Saved entries:
........

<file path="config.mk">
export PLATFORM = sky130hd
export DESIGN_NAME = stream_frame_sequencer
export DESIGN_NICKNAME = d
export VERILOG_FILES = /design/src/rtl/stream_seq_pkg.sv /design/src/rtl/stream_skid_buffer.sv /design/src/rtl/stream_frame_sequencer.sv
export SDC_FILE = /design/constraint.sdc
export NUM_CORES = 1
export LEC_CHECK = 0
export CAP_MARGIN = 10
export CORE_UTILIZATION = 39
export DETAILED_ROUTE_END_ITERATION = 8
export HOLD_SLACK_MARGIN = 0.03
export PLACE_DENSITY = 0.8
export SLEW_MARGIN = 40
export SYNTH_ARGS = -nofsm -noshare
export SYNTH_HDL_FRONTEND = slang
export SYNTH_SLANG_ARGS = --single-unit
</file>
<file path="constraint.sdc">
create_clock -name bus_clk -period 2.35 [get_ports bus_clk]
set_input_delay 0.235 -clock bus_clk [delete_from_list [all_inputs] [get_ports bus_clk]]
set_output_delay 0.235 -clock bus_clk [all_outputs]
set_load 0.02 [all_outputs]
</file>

........

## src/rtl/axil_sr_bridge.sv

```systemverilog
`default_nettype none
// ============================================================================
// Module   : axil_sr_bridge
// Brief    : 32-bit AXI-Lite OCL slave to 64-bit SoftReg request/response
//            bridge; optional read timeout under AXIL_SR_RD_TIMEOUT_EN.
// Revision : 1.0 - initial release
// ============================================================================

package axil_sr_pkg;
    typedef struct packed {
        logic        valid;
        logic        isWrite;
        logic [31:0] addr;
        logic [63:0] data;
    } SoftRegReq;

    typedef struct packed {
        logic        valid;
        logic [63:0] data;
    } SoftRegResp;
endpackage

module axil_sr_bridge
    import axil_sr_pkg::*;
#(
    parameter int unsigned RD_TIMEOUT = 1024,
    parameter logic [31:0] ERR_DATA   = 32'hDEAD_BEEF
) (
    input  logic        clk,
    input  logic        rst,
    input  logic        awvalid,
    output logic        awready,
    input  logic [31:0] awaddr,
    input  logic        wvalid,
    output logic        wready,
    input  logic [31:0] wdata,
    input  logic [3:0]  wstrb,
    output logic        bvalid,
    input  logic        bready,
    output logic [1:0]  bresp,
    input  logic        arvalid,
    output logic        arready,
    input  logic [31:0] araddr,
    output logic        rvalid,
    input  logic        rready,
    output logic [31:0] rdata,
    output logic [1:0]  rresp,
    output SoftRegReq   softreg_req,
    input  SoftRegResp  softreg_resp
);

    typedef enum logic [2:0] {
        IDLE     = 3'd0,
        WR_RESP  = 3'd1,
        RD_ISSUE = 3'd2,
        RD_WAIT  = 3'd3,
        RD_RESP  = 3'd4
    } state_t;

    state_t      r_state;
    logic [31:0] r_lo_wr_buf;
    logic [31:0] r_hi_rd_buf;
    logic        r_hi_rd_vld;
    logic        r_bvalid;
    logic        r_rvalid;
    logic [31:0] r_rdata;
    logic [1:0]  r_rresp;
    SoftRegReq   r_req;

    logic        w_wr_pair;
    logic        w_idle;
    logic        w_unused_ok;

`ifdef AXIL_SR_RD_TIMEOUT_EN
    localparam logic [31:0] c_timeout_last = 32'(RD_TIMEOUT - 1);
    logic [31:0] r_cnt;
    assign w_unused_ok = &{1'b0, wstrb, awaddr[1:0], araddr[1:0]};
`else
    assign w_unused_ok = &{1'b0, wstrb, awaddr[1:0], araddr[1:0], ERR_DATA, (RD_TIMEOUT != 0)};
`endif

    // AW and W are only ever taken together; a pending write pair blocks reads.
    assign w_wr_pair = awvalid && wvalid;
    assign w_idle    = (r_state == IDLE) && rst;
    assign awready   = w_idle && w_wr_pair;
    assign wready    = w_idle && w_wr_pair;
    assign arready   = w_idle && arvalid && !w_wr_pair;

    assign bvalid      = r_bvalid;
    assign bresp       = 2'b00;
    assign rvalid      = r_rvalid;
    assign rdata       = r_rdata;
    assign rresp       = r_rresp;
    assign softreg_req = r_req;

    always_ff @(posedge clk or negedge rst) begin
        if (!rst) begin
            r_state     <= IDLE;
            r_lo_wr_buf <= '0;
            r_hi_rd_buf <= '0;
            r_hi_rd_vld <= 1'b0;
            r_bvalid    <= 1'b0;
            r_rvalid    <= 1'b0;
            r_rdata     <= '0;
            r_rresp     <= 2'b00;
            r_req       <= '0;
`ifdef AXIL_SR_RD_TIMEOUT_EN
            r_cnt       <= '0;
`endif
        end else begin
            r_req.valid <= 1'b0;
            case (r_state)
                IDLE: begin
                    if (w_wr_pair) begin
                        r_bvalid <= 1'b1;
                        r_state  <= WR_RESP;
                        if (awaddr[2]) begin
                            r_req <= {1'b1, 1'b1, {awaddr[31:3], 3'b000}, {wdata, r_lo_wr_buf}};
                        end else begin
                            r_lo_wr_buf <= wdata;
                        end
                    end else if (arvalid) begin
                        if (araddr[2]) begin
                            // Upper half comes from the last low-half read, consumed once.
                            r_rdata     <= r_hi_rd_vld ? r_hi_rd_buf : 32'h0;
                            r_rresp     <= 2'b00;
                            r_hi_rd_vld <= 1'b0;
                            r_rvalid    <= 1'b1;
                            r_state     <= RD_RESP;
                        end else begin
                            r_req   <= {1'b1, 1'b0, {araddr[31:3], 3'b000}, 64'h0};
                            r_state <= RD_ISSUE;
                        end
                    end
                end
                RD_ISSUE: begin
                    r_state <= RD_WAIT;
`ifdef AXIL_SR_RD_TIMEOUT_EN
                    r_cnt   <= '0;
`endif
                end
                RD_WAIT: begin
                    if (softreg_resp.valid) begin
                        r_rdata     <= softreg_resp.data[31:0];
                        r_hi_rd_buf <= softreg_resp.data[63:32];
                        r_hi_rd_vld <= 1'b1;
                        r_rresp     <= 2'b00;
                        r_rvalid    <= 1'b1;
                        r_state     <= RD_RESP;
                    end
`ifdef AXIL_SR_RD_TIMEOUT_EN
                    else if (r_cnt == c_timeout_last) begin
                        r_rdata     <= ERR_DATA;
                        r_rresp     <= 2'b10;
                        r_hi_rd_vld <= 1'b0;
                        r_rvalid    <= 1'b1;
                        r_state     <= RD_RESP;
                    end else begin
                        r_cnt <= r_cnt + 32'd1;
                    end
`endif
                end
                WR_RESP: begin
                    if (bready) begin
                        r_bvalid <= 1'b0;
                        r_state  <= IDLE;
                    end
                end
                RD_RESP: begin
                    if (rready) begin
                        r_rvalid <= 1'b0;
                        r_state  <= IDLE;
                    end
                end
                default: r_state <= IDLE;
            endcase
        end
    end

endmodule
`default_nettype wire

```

........

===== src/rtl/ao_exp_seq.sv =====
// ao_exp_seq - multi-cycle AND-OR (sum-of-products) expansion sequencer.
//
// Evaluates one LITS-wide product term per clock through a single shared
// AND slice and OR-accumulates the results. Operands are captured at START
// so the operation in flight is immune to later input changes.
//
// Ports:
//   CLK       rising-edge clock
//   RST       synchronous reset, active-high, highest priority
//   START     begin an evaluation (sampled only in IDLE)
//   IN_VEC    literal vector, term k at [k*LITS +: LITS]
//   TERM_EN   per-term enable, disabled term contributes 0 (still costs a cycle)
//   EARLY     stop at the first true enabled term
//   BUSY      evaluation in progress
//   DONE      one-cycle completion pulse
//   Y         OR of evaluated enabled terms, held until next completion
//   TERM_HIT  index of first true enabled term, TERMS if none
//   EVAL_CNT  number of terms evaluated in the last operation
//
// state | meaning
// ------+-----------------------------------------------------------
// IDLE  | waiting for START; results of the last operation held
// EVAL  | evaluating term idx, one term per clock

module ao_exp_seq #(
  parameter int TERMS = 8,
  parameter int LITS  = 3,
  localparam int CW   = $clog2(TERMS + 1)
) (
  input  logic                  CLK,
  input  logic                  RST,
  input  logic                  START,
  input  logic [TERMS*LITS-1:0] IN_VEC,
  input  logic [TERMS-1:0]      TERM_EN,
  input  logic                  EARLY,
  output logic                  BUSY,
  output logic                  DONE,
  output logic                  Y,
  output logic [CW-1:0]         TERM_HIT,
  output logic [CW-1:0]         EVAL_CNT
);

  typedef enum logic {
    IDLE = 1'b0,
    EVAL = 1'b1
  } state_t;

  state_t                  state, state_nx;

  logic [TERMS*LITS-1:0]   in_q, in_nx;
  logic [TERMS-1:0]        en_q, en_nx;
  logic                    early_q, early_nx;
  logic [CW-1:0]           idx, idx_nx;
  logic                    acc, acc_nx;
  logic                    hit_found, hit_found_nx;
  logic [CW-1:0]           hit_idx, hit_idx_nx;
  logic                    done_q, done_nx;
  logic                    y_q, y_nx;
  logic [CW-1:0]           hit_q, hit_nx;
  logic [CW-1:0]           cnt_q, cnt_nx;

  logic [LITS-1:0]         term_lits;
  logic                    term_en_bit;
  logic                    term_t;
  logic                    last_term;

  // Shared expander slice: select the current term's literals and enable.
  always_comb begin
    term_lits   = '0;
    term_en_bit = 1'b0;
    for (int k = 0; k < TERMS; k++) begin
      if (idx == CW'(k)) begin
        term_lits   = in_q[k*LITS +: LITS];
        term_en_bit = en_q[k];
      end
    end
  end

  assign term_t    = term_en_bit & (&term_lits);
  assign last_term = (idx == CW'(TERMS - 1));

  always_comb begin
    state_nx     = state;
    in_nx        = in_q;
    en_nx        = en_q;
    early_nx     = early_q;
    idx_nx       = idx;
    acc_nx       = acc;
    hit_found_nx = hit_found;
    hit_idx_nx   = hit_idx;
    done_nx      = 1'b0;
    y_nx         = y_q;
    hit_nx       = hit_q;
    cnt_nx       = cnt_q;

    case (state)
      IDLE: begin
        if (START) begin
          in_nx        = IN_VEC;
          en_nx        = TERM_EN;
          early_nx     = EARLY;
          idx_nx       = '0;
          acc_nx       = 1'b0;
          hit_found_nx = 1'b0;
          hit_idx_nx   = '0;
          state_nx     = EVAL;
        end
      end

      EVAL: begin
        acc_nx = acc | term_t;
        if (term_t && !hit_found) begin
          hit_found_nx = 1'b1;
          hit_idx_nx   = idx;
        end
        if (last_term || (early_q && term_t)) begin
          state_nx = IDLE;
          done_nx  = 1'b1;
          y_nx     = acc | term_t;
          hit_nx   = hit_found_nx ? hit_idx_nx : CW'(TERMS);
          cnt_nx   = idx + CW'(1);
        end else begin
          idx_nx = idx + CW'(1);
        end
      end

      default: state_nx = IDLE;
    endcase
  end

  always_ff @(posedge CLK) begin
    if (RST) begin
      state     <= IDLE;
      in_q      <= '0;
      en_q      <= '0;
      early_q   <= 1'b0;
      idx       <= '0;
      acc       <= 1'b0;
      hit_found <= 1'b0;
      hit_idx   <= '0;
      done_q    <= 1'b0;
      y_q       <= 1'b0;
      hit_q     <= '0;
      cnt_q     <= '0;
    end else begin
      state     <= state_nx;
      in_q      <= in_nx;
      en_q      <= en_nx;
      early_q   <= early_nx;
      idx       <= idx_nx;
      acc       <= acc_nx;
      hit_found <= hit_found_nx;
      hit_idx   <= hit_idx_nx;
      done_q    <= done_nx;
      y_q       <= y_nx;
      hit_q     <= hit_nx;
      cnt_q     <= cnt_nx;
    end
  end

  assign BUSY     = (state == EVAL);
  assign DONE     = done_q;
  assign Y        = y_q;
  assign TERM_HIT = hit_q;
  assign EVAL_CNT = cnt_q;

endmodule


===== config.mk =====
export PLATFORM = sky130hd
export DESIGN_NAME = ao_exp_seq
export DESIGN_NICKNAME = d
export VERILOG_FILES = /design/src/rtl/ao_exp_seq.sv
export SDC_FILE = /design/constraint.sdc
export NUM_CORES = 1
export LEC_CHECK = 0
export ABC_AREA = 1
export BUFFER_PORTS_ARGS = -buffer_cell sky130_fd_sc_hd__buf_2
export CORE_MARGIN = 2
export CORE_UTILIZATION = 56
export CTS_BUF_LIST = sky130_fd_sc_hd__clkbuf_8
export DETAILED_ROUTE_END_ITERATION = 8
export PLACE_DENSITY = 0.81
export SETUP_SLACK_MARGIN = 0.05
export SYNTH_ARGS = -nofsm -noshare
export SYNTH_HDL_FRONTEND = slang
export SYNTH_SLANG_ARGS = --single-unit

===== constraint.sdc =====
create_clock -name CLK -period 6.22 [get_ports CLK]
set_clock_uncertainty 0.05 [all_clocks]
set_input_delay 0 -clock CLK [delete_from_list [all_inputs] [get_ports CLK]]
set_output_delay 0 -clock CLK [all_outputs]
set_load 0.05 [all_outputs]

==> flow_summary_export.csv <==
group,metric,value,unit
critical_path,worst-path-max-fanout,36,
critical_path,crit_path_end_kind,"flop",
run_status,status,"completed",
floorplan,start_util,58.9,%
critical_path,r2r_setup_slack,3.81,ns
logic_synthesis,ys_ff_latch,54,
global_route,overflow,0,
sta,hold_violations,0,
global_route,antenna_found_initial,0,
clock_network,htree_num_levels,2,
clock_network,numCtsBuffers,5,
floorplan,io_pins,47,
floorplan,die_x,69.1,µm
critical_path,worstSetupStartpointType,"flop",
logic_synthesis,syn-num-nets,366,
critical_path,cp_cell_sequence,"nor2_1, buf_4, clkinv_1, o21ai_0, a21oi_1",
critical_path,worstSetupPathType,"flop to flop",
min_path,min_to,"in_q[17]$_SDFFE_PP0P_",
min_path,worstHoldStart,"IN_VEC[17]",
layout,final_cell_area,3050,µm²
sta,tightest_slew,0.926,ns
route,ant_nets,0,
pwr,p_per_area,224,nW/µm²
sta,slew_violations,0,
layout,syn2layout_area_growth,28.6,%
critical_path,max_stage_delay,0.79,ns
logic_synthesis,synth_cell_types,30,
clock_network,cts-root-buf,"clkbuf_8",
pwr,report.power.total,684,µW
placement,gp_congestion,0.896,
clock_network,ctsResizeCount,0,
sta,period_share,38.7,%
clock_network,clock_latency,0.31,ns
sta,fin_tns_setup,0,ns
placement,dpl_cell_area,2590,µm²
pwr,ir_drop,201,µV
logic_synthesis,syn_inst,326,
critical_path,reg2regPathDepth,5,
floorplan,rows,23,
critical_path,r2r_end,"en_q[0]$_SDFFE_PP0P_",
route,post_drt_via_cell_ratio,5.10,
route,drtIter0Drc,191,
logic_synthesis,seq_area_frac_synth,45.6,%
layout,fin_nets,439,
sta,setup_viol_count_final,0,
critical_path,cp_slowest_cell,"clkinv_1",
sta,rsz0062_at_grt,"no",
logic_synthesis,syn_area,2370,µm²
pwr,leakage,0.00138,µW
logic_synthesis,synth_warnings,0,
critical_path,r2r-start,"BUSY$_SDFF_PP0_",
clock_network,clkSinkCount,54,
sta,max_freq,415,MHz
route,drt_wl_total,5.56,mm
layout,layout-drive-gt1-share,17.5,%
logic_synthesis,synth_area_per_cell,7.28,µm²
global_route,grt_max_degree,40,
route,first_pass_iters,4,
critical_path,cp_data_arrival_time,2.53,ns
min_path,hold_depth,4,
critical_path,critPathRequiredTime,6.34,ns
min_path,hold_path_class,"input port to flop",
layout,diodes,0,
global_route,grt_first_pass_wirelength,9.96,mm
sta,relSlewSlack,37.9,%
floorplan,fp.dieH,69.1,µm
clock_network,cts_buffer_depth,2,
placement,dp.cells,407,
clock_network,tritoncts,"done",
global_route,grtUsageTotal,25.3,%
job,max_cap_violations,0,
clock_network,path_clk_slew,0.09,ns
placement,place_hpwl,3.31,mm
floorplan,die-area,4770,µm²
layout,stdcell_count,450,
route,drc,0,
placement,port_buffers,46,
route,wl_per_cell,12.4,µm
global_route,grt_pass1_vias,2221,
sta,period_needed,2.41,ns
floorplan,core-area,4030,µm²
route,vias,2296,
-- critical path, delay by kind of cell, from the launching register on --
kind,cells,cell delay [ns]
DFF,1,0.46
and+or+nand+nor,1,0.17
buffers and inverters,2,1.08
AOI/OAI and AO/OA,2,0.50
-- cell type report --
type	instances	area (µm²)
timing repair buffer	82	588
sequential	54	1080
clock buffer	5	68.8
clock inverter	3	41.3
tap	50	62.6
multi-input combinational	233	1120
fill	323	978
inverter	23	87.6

........

- **Aim of the task**
On how many lines of the records above does the word "else" appear? Answer with only that number.

- **Answer to the problem**
9